Pasewalk - Das Stadtmuseum Pasewalk (Vorpommern-Greifswald) erinnert mit einer neuen Ausstellung an den Maler und Grafiker Bruno Müller-Linow (1909-1997). Damit soll das Werk des in Pasewalk geborenen Künstlers, der in seiner Heimat lange in Vergessenheit geraten war, wieder bekannter gemacht werden, wie Museumsleiterin Anke Holstein am Freitag sagte. Die Ausstellung trägt den Titel „Zwei Künstler eine Heimat“, zeigt insgesamt 22 Arbeiten von Müller-Linow und vom Zeichner Paul Holz (1883-1938). Sie wird am 26. Juni eröffnet und läuft bis Ende August.

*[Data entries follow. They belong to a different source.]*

--- src/memPkg.sv ---
// Shared types and constants of the memory subsystem
`default_nettype none

package memPkg;

    localparam int nBanks     = 4;   // Interleaved word banks
    localparam int blockWords = 4;   // Words per cache block

    // Address as seen by the cache
    typedef struct packed {
        logic [4:0] tag;
        logic [7:0] index;
        logic [2:0] offset;   // Byte offset in block
    } cacheViewT;

    // Address as seen by the banked memory
    typedef struct packed {
        logic [12:0] block;
        logic [1:0]  bank;
        logic        byteSel;  // Set on an unaligned access
    } memViewT;

    typedef union packed {
        cacheViewT cacheView;
        memViewT   memView;
    } memAddrT;

    // Processor request
    typedef struct packed {
        logic        rd;
        logic        wr;
        memAddrT     addr;
        logic [15:0] data;
    } memReqT;

    // Controller to one way
    typedef struct packed {
        logic [4:0]  tag;
        logic [7:0]  index;
        logic [2:0]  offset;
        logic [15:0] data;
        logic        comp;     // Compare mode
        logic        write;
        logic        validIn;
    } wayCmdT;

    typedef struct packed {
        logic [15:0] data;
        logic        hit;      // Tag match only
        logic        valid;
    } wayRespT;

    // Controller to banked memory
    typedef struct packed {
        logic        rd;
        logic        wr;
        memAddrT     addr;
        logic [15:0] data;
    } bankReqT;

    typedef enum logic [2:0] {
        idle,
        compare,
        fetch,
        fetchWait,
        fill,
        writeMem
    } ctrlStateT;

endpackage

`default_nettype wire

--- src/cacheCtrl.sv ---
// Cache controller FSM with way combining, victim choice, block fill and write-through
`timescale 1ns/1ns
`default_nettype none

module cacheCtrl (
    input  logic            clk,
    input  logic            arstN,
    input  memPkg::memReqT  req,
    input  memPkg::wayRespT resp0,
    input  memPkg::wayRespT resp1,
    input  logic [15:0]     memData,
    input  logic [3:0]      memBusy,
    output memPkg::wayCmdT  cmd0,
    output memPkg::wayCmdT  cmd1,
    output memPkg::bankReqT memReq,
    output logic [15:0]     dataOut,
    output logic            done,
    output logic            stall,
    output logic            cacheHit,
    output logic            err
);
    import memPkg::*;

    localparam int cntW     = $clog2(blockWords);
    localparam int bankBits = $clog2(nBanks);

    ctrlStateT state;
    ctrlStateT nextState;

    logic [cntW-1:0]     fillCnt;    // Block word being fetched
    logic [bankBits-1:0] curBank;
    logic                victim;
    logic                fillWay;
    logic                pickWay;
    logic                fillSeen;   // This read needed a fill
    logic                hit0;
    logic                hit1;
    logic                anyHit;
    logic                isRead;
    logic                isWrite;
    logic                bankBusy;
    logic                lastWord;
    logic                readHit;
    logic                doneNext;
    logic                inCompare;
    logic                inFill;
    memAddrT             fetchAddr;

    assign isRead    = req.rd;
    assign isWrite   = req.wr;
    assign inCompare = (state == compare);
    assign inFill    = (state == fill);

    assign hit0   = resp0.hit & resp0.valid;
    assign hit1   = resp1.hit & resp1.valid;
    assign anyHit = hit0 | hit1;

    assign dataOut = hit1 ? resp1.data : resp0.data;

    // Invalid way first, then the victim bit
    assign pickWay = !resp0.valid ? 1'b0 : (!resp1.valid ? 1'b1 : victim);

    assign curBank  = (state == fetch) ? fillCnt : req.addr.memView.bank;
    assign bankBusy = memBusy[curBank];
    assign lastWord = (fillCnt == cntW'(blockWords - 1));

    assign readHit  = inCompare & isRead & anyHit;
    assign doneNext = readHit | ((state == writeMem) & ~bankBusy);

    always_comb begin
        nextState = state;
        unique case (state)
            idle:      if ((isRead | isWrite) && !done) nextState = compare;
            compare: begin
                if (isWrite) begin
                    nextState = writeMem;
                end else if (anyHit) begin
                    nextState = idle;
                end else begin
                    nextState = fetch;
                end
            end
            fetch:     if (!bankBusy) nextState = fetchWait;
            fetchWait: nextState = fill;   // Read data lands next cycle
            fill:      nextState = lastWord ? compare : fetch;
            writeMem:  if (!bankBusy) nextState = idle;
            default:   nextState = idle;
        endcase
    end

    always_ff @(posedge clk or negedge arstN) begin
        if (!arstN) begin
            state    <= idle;
            fillCnt  <= '0;
            victim   <= 1'b0;
            fillWay  <= 1'b0;
            fillSeen <= 1'b0;
            done     <= 1'b0;
            cacheHit <= 1'b0;
        end else begin
            state    <= nextState;
            done     <= doneNext;
            cacheHit <= readHit & ~fillSeen;
            if (inCompare) begin
                fillCnt <= '0;
            end else if (inFill) begin
                fillCnt <= fillCnt + 1'b1;
            end
            if (inCompare && isRead && !anyHit) begin
                fillWay <= pickWay;   // Held for the whole block
            end
            if (state == idle) begin
                fillSeen <= 1'b0;
            end else if (inFill) begin
                fillSeen <= 1'b1;
            end
            victim <= victim ^ ((inCompare & isRead) | inFill);
        end
    end

    // Both ways share address and data
    always_comb begin
        cmd0.tag     = req.addr.cacheView.tag;
        cmd0.index   = req.addr.cacheView.index;
        cmd0.offset  = inFill ? {fillCnt, 1'b0} : req.addr.cacheView.offset;
        cmd0.data    = inCompare ? req.data : memData;
        cmd0.comp    = inCompare;
        cmd0.write   = (inFill & ~fillWay) | (inCompare & isWrite);
        cmd0.validIn = inFill & ~fillWay;
        cmd1         = cmd0;
        cmd1.write   = (inFill & fillWay) | (inCompare & isWrite);
        cmd1.validIn = inFill & fillWay;
    end

    // Word-aligned block address for fetches
    always_comb begin
        fetchAddr                 = req.addr;
        fetchAddr.memView.bank    = fillCnt;
        fetchAddr.memView.byteSel = 1'b0;
    end

    assign memReq.rd   = (state == fetch);
    assign memReq.wr   = (state == writeMem);
    assign memReq.addr = (state == fetch) ? fetchAddr : req.addr;
    assign memReq.data = req.data;

    assign stall = (state != idle);
    assign err   = req.addr.memView.byteSel & (isRead | isWrite);

endmodule

`default_nettype wire

--- config.mk ---
export PLATFORM = sky130hd
export DESIGN_NAME = cacheCtrl
export DESIGN_NICKNAME = d
export VERILOG_FILES = /design/src/memPkg.sv /design/src/cacheCtrl.sv
export SDC_FILE = /design/constraint.sdc
export NUM_CORES = 1
export LEC_CHECK = 0
export ABC_AREA = 1
export BUFFER_PORTS_ARGS = -buffer_cell sky130_fd_sc_hd__buf_4
export CAP_MARGIN = 10
export CORE_AREA = 4 4 81 83
export DETAILED_ROUTE_END_ITERATION = 10
export DIE_AREA = 0 0 85 87
export MAX_ROUTING_LAYER = met4
export PLACE_DENSITY = 0.73
export SYNTH_ARGS = -nofsm -noshare
export SYNTH_HDL_FRONTEND = slang
export SYNTH_SLANG_ARGS = --single-unit
--- constraint.sdc ---
create_clock -name clk -period 3.62 [get_ports clk]
set_clock_uncertainty 0.05 [all_clocks]
set_input_delay 0.181 -clock clk [delete_from_list [all_inputs] [get_ports clk]]
set_output_delay 0.181 -clock clk [all_outputs]
set_load 0.01 [all_outputs]
* Yosys cells after proc, flatten, opt, wreduce, memory -nomap -nowiden
Index checks and enable logic that the tools add are counted.
W data, S select, Z words.
** Word-level totals
- Input port bits :: 92
- Memory bits (writable) :: 0
- Bits in latches :: 0
- Memories kept :: 0
- Register bits after elaboration :: 10
- Memory bits (read-only) :: 0
** Cells by class
- Equal/unequal tests :: 9
- Reduce and logical (&&, ||, !) cells :: 10
- Div/mod/pow operators :: 0
- Shift operators :: 0
- Mux-type cells :: 20
- Add/subtract/negate cells :: 1
- Magnitude comparators :: 1
- Bitwise gates (word level) :: 20
- Multiply operators :: 0
** Operators with widths (count)
- $mux W16 :: 2
- $mux W3 :: 6
- $pmux W3 S6 :: 1
- $and A1 B1 Y1 :: 10
- $mux W2 :: 5
- $eq A3 B2 Y1 const B :: 2
- $eq A3 B3 Y1 const B :: 2
- $ne A2 B2 Y1 const B :: 3
- $or A1 B1 Y1 :: 6
- $mux W1 :: 5
- $reduce_bool A2 Y1 :: 2
- $eq A3 B1 Y1 const B :: 1
- $logic_and A1 B1 Y1 :: 3
- $logic_not A3 Y1 :: 1
- $lt A2 B3 Y1 const B :: 1
- $not A1 Y1 :: 3
- $reduce_and A3 Y1 :: 1
- $reduce_bool A3 Y1 :: 1
- $add A2 B1 Y2 const B :: 1
- $bmux W1 S2 :: 1
- $eq A2 B2 Y1 const B :: 1
- $logic_not A1 Y1 :: 2
- $xor A1 B1 Y1 :: 1

* Depth between registers and ports, before layout
- Word-level depth :: 7
- Mapped depth :: 9
- Mapped depth without buffers :: 9

* Least setup slack after synthesis
No wires, ideal clock.
- Path kind :: reg2out
- Start :: register state[1]
- End :: output cmd1[21] in the netlist's numbering
- Arrival :: 1.350 ns
- Slack :: 2.039 ns
- Path buffers :: 2
- Cell stages (with the launch flop) :: 6
- Data required time :: 3.389 ns
- Cell sequence :: dfrtp_1 -> nor2_1 -> nand2_1 -> buf_2 -> o21ai_0 -> buf_4
** RTL lines
- start: declaration :: RTL line cacheCtrl.sv:27 : ctrlStateT state;
- start signal: assignment :: RTL line cacheCtrl.sv:93 : state <= idle;
- start signal: assignment :: RTL line cacheCtrl.sv:101 : state <= nextState;
- end: declaration :: RTL line cacheCtrl.sv:14 : output memPkg::wayCmdT cmd1,

==> metrics.cfg <==
[run_status]
outcome=finished clean

[timing]
fmax_mhz=474
final_max_slew_viol_count=0
post-route-period-util=0.583
fin_hold_ws_ns=0.162
slew_headroom=0.565
worst_slew_pin_slew_ns=0.651
fin_tns_setup_ns=0
finalHoldViolations=0
period_minus_slack_ns=2.11
setup_viol=0
rsz0062_at_grt=no

[worst_setup_path]
crit_type=flip-flop to output port
r2r_setup_slack_ns=1.89
crit_path_max_fanout=18
critPathCaptureType=output port
cp-start-kind=flip-flop
reg2reg_depth=6
r2r-start=state[2]$_DFFE_PN0P_
arrival_ns=1.88
critical_path_required_ns=3.39
reg2reg_to=state[1]$_DFFE_PN0P_

[routing]
drc=0
totalWireLength_um=5210
drt-pass1-iter-count=4
ant_nets=0
vias=1703
drt_iter0_drc=32
avgRoutedWirePerCell_um=12.8
viasPerCell=4.19

[worst_hold_path]
min_to=state[1]$_DFFE_PN0P_
hold_depth=2
hold_path_class=input port to flip-flop
min_from=req[32]

[finish]
fillers=603
regArea_um2=250
num_antenna_cells=0
areaGrowthSynthToFinish_pct=48.8
multiInputGateArea_um2=702
num-nets-final=425
drive_above_1_share=0.580

[yosys]
synth.distinct_cells=23
avgSynthCellArea_um2=6.67
synthCells=243
yosysSeqAreaShare=0.154
synth-seq-cells=10
async_reset_ff_frac=1.00
yosys_warnings=0
ys.flop_type=dfrtp_1
synth-edff-count=0
synth_nets=336
synth.cell_area_um2=1620

[placement]
dp_hpwl_um=4590
finalWeightedCongestion=0.817
io_buffers=163

[floorplanning]
fp.dieArea_um2=7400
rows=28
fp.dieH_um=87
io_pins=216
start_util=0.277
core_um2=5850
die_x_um=85

[clock_tree]
clk_path_buf_depth=2
cts_buffers=3
path_clk_slew_ns=0.05
cts_tree=built
cts_max_level=1
cts_sinks=10
clk_latency_ns=0.24
postCtsSetupBuffers=0
cts-root-buf=clkbuf_8

[global_routing]
use_met3=0.0284
grt_max_degree=19
grt_pass1_vias=1653
grt_first_pass_wirelength_um=7630
grt_antenna_before_repair=0
grt_overflow=0
gr-usage-met2=0.218
track_usage=0.127
globalRoute.busiestLayer=met2
grt_use_met1=0.144

[power_and_ir_drop]
power.density_nw_per_um2=566
ir_drop_mv=0.246
p_leak_nw=1.42

[job]
max-cap-violations=0

## cell usage in the layout, fill, tap and decap left out
master	Yosys	final
dfrtp_1	10	10
o311ai_1	1	1
a21oi_2	1	1
inv_2	1	1
o21ai_0	5	5
nand3_1	10	10
nand2_1	72	72
nand2_2	2	2
clkbuf_8	0	4
nor2_2	2	2
o21bai_1	1	1
ha_1	1	1
xor2_1	1	1
nor2_1	12	12
o221ai_1	1	1
o21ai_2	1	1
nand3_2	1	1
nand3b_1	1	1
a21oi_1	1	1
mux2_2	16	16
o21ai_1	4	4
dlygate4sd3_1	0	1
inv_1	18	18
buf_4	77	164
## metal layers
metal	wire length (µm)	share of wire	vias to the layer above
met2	2620	0.50	97
met4	124	0.024	0
met3	486	0.093	14
li1	-	-	861
met5	0	0	-
met1	1980	0.38	731
## repair_timing
item,4_1_cts,5_1_grt
hold buffers,1,0
gates resized for setup,0,0
hold endpoints to repair,10,0
## how the worst max path moves through the flow
stage	startpoint	to	slack [ns]	cells after the start
after floorplan	state[1]$_DFFE_PN0P_	cmd1[21]	2.04	5
after global placement	state[2]$_DFFE_PN0P_	cmd0[4]	1.82	8
after detailed placement	state[2]$_DFFE_PN0P_	cmd0[4]	1.75	8
after CTS	state[2]$_DFFE_PN0P_	cmd0[4]	1.49	8
after global routing	state[2]$_DFFE_PN0P_	cmd0[4]	1.33	8
final	state[2]$_DFFE_PN0P_	cmd0[18]	1.51	8
## synthesized netlist by cell type, types with 2 or more instances
cell,n,area share
dfrtp_1,10,0.15
inv_1,18,0.042
o21ai_1,4,0.012
mux2_2,16,0.11
nand2_1,72,0.17
nor2_1,12,0.028
nor2_2,2,0.0077
nand2_2,2,0.0077
nand3_1,10,0.031
o21ai_0,5,0.015
buf_4,77,0.36
buf_2,4,0.012
## power by group
group / switching [mW] / internal [mW] / leakage (nW)
clock: 0.0432 / 0.0955 / 0.0288
combinational: 0.537 / 0.489 / 1.26
sequential: 0.0445 / 0.157 / 0.129
## through the flow
step / std cells / power, mW / util / worst slack (ns) / instance area (µm²)
floorplan: 243 / 0.896 / - / 2.04 / 1620
global placement: 401 / 1.22 / 0.401 / 1.82 / 2350
detailed placement: 401 / 1.24 / 0.401 / 1.75 / 2350
CTS: 406 / 1.39 / 0.413 / 1.49 / 2410
global route: 406 / 1.49 / 0.413 / 1.33 / 2410
finish: 406 / 1.37 / 0.413 / 1.51 / 2410
## layout make-up
cell class | count | area share
Multi-Input combinational cell | 133 | 0.291
Inverter | 19 | 0.0295
Sequential cell | 10 | 0.104
Tap cell | 75 | 0.0389
Timing Repair Buffer | 165 | 0.514
Clock buffer | 4 | 0.0228
## registers in the layout (all words and copies together), names as in the netlist
register,count
state,3
done,1
fillWay,1
victim,1
fillCnt,2
cacheHit,1
fillSeen,1
## kinds of logic after synthesis
group / synth area share
buf+inv: 0.413
simple gates: 0.252
fa+ha+maj: 0.00771
compound gates: 0.0571
mux: 0.111
flops: 0.154
xor+xnor: 0.00540
## critical path, stage by stage, from the launching register on
cell and delay (ns):
dfrtp_1 0.43, inv_1 0.08, nand2_1 0.07, nor2_2 0.26, buf_4 0.29, inv_2 0.19, nand2_1 0.10, nand2_1 0.08
buf_4 0.15
(Power assumes the default switching activity.)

Holz gilt unter Kunstexperten als einer der wichtigsten Zeichner der ersten Hälfte des 20. Jahrhunderts. Er lebte in Riesenbrück bei Pasewalk. An ihn erinnert schon länger wieder eine eigene Künstlergedenkstätte im Pasewalker Museum.

Müller-Linow war 1909 als Sohn eines Kürassiers in Pasewalk zur Welt gekommen. Zu der Zeit lehrte der 26-jährige Holz bereits als Lehrer in der Region, wie Holstein sagte. Beide Künstler entwickelten ihre eigene kraftvolle Bildsprache und schufen Bilder ihrer Heimat, des damaligen Pommern. Von Müller-Linow werden Radierungen gezeigt, die im Bestand des Museums sind. Der Künstler arbeitete von 1936 bis 1943 an einer Hochschule für Lehrerbildung in Lauenburg (Pommern), dem heute polnischen Lebork. Er hatte enge Beziehungen zur Kunstszene in Berlin und ging nach 1945 an die TH Darmstadt, wo er lange Zeit arbeitete.